Beispiel #1
0
class Bioconvert(object):
    """Universal converter used by the standalone

    ::

        from bioconvert import Bioconvert
        c = Bioconvert("test.fastq", "test.fasta", threads=4, force=True)


    """
    def __init__(self, infile, outfile, force=False, threads=None, extra=None):
        """.. rubric:: constructor

        :param str infile: The path of the input file.
        :param str outfile: The path of The output file
        :param bool force: overwrite output file if it exists already
            otherwise raises an error

        """
        # don't check the input file because there are cases where input parameter is just a prefix
        # if os.path.exists(infile) is False:
        #     msg = "Incorrect input file: %s" % infile
        #     _log.error(msg)
        #     raise ValueError(msg)

        # check existence of output file. If it exists,
        # fails except if force argument is set to True

        if type(outfile) is str:
            outfile = [outfile]

        if type(infile) is str:
            infile = [infile]

        # some checking on the output files (existence, special case of dsrc)
        for filename in outfile:
            if os.path.exists(filename) is True:
                msg = "output file {} exists already.".format(filename)
                if force is False:
                    _log.critical(
                        "output file exists. If you are using bioconvert, use --force "
                    )
                    raise ValueError(msg)
                else:
                    _log.warning(msg + " --force used so will be over written")
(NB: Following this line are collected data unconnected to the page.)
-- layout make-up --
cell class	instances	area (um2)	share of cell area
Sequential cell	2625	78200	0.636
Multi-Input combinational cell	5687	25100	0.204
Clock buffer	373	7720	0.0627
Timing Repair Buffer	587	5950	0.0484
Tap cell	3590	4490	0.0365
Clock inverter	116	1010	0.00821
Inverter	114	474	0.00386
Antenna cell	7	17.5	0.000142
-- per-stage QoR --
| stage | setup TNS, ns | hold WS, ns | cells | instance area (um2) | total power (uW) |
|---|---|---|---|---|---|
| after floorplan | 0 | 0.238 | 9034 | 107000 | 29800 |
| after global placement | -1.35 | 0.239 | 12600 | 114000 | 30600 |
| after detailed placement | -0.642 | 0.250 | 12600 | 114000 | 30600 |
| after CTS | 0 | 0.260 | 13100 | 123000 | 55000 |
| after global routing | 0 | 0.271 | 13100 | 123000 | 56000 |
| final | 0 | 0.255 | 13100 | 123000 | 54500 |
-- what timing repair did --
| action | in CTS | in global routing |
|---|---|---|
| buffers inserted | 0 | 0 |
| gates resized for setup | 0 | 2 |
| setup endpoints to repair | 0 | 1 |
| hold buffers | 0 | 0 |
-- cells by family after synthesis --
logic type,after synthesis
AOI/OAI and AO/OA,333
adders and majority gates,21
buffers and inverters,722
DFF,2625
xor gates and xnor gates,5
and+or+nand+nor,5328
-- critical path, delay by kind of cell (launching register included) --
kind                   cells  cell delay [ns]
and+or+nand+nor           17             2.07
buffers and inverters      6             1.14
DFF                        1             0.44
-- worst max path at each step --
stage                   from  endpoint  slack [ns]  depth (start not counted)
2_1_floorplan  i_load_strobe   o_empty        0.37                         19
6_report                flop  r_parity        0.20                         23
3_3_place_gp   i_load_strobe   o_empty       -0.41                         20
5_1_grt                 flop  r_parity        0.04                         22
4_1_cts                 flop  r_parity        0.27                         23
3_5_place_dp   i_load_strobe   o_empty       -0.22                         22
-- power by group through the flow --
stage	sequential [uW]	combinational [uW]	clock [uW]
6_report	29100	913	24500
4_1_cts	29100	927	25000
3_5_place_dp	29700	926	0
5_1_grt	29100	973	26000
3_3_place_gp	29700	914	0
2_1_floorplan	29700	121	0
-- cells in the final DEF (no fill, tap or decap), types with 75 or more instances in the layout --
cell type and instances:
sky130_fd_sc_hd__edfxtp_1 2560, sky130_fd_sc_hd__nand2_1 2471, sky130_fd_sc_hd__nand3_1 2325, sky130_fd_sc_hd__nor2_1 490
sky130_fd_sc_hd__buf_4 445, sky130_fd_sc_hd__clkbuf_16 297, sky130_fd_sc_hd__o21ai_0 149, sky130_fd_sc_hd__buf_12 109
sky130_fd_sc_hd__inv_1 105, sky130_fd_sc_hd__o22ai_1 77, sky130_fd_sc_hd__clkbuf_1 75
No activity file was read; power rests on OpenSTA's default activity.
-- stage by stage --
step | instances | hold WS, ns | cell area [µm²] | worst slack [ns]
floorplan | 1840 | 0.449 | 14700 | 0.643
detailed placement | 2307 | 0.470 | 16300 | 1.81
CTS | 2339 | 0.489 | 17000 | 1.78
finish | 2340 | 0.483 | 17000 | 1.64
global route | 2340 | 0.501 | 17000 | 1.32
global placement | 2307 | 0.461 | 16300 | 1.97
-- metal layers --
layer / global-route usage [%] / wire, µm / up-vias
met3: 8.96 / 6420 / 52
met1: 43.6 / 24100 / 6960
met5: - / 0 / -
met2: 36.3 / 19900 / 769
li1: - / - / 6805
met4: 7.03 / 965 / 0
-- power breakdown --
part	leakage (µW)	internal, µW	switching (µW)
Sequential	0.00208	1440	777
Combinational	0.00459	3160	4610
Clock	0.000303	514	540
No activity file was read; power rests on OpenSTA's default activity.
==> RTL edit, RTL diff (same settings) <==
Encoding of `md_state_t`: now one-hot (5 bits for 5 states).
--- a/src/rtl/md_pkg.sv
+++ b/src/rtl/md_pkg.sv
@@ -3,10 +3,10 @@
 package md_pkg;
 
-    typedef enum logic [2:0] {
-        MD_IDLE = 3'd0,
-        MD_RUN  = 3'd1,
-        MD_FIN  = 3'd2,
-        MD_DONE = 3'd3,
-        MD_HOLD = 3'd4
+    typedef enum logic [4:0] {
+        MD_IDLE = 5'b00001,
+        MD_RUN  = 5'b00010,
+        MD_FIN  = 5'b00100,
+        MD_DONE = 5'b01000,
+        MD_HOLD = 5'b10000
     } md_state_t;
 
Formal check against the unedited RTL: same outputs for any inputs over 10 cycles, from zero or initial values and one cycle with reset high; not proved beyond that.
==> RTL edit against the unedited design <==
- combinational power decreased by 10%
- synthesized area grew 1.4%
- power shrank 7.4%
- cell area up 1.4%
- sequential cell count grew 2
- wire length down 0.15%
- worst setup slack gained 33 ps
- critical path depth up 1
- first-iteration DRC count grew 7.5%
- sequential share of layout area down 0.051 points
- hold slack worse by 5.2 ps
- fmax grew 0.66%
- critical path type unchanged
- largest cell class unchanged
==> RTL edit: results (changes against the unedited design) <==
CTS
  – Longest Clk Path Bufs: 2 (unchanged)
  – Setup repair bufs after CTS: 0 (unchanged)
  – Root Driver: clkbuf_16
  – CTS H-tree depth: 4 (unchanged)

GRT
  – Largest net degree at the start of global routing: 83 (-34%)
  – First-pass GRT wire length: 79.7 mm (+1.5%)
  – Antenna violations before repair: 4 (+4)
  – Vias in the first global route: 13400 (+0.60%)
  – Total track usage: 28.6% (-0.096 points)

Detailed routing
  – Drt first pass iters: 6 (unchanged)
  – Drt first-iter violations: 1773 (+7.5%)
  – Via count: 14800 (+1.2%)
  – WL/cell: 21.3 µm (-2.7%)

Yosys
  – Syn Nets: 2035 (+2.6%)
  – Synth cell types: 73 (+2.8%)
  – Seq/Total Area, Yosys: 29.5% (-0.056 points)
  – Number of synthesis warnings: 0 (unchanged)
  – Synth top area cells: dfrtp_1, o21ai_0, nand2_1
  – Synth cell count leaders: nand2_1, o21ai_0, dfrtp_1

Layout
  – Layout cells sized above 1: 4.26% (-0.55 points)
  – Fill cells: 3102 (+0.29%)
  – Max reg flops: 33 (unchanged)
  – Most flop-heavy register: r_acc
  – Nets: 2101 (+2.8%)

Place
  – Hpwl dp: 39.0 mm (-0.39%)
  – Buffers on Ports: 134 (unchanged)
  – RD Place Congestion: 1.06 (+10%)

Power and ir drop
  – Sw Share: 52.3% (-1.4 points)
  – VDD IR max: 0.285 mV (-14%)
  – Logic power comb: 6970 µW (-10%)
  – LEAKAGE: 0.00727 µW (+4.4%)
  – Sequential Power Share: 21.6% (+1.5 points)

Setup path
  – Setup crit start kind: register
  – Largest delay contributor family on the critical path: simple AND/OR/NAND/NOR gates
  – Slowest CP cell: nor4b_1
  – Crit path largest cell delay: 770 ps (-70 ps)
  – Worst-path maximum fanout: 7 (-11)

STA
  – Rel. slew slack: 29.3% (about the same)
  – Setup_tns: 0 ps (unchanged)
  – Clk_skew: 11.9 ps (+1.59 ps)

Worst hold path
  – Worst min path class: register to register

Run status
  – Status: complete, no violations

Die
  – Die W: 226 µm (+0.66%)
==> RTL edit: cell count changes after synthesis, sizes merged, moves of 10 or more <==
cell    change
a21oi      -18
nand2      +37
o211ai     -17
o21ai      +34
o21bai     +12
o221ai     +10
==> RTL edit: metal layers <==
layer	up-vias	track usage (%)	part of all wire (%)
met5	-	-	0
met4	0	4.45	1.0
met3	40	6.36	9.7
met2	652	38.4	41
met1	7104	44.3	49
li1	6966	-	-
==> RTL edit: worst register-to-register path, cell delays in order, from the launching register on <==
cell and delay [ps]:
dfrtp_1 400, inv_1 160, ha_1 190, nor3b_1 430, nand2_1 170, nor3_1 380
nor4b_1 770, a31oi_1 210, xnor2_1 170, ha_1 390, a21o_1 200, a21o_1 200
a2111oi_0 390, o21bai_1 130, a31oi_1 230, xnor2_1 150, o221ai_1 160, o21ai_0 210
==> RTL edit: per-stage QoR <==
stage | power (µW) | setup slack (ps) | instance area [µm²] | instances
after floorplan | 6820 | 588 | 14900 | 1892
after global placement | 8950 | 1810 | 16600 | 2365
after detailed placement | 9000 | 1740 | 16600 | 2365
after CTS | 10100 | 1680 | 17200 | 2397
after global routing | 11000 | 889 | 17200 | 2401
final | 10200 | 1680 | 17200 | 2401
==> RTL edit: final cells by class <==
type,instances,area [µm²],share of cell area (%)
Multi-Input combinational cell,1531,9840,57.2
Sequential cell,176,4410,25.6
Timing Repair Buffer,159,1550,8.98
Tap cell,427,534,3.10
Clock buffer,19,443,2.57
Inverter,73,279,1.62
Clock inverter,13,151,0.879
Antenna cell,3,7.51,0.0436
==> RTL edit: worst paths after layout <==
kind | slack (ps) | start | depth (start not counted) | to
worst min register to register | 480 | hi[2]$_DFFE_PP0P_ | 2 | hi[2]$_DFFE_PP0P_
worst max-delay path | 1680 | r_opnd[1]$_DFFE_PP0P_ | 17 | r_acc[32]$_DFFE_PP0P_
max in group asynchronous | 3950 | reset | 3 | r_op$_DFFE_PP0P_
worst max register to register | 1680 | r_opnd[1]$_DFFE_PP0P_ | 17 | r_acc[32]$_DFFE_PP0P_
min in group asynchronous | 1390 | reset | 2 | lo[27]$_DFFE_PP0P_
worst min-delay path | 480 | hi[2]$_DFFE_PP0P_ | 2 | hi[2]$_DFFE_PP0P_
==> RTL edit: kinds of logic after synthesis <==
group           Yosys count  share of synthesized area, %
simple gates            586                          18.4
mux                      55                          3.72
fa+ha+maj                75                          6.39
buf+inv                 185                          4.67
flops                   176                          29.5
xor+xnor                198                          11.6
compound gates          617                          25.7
[config.mk]
export PLATFORM = sky130hd
export DESIGN_NAME = fm_add_p2s_arb
export DESIGN_NICKNAME = d
export VERILOG_FILES = /design/src/rtl/fm_add_p2s_arb.sv
export SDC_FILE = /design/constraint.sdc
export NUM_CORES = 1
export LEC_CHECK = 0
export BUFFER_PORTS_ARGS = -buffer_cell sky130_fd_sc_hd__buf_2
export CORE_AREA = 4 4 629 631
export DETAILED_ROUTE_END_ITERATION = 10
export DIE_AREA = 0 0 633 635
export PLACE_DENSITY = 0.3
export RECOVER_POWER = 100
export SETUP_SLACK_MARGIN = 0.02
export SYNTH_ARGS = -nofsm -noshare
export SYNTH_HDL_FRONTEND = slang
export SYNTH_SLANG_ARGS = --single-unit
export TNS_END_PERCENT = 10
[constraint.sdc]
create_clock -name clk -period 2.3 [get_ports clk]
set_input_delay 0.46 -clock clk [delete_from_list [all_inputs] [get_ports clk]]
set_output_delay 0.46 -clock clk [all_outputs]
set_load 0.01 [all_outputs]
            # Only fastq files can be compressed with dsrc
            if filename.endswith(".dsrc"):
                # only valid for FastQ files extension
                # dsrc accepts only .fastq file extension
                if filename.endswith(".fastq.dsrc") is False:
                    msg = "When compressing with .dsrc extension, " +\
                        "only files ending with .fastq extension are " +\
                        "accepted. This is due to the way dsrc executable "+\
                        "is implemented."
                    _log.critical(msg)
                    raise IOError

        Lin = len(infile)
        Lout = len(outfile)

        self.inext = []
        self.outext = []

        # populate the inext
        for filename in infile:
            # example: fastq.gz to fasta.bz2
            # Here, we want to decompress, convert, compress.
            # so we need the extension without .gz or .bz2
            # We should have inext set to fastq and outext
            # set to fasta.bz2
            self.inext.append(getext(filename, remove_compression=True))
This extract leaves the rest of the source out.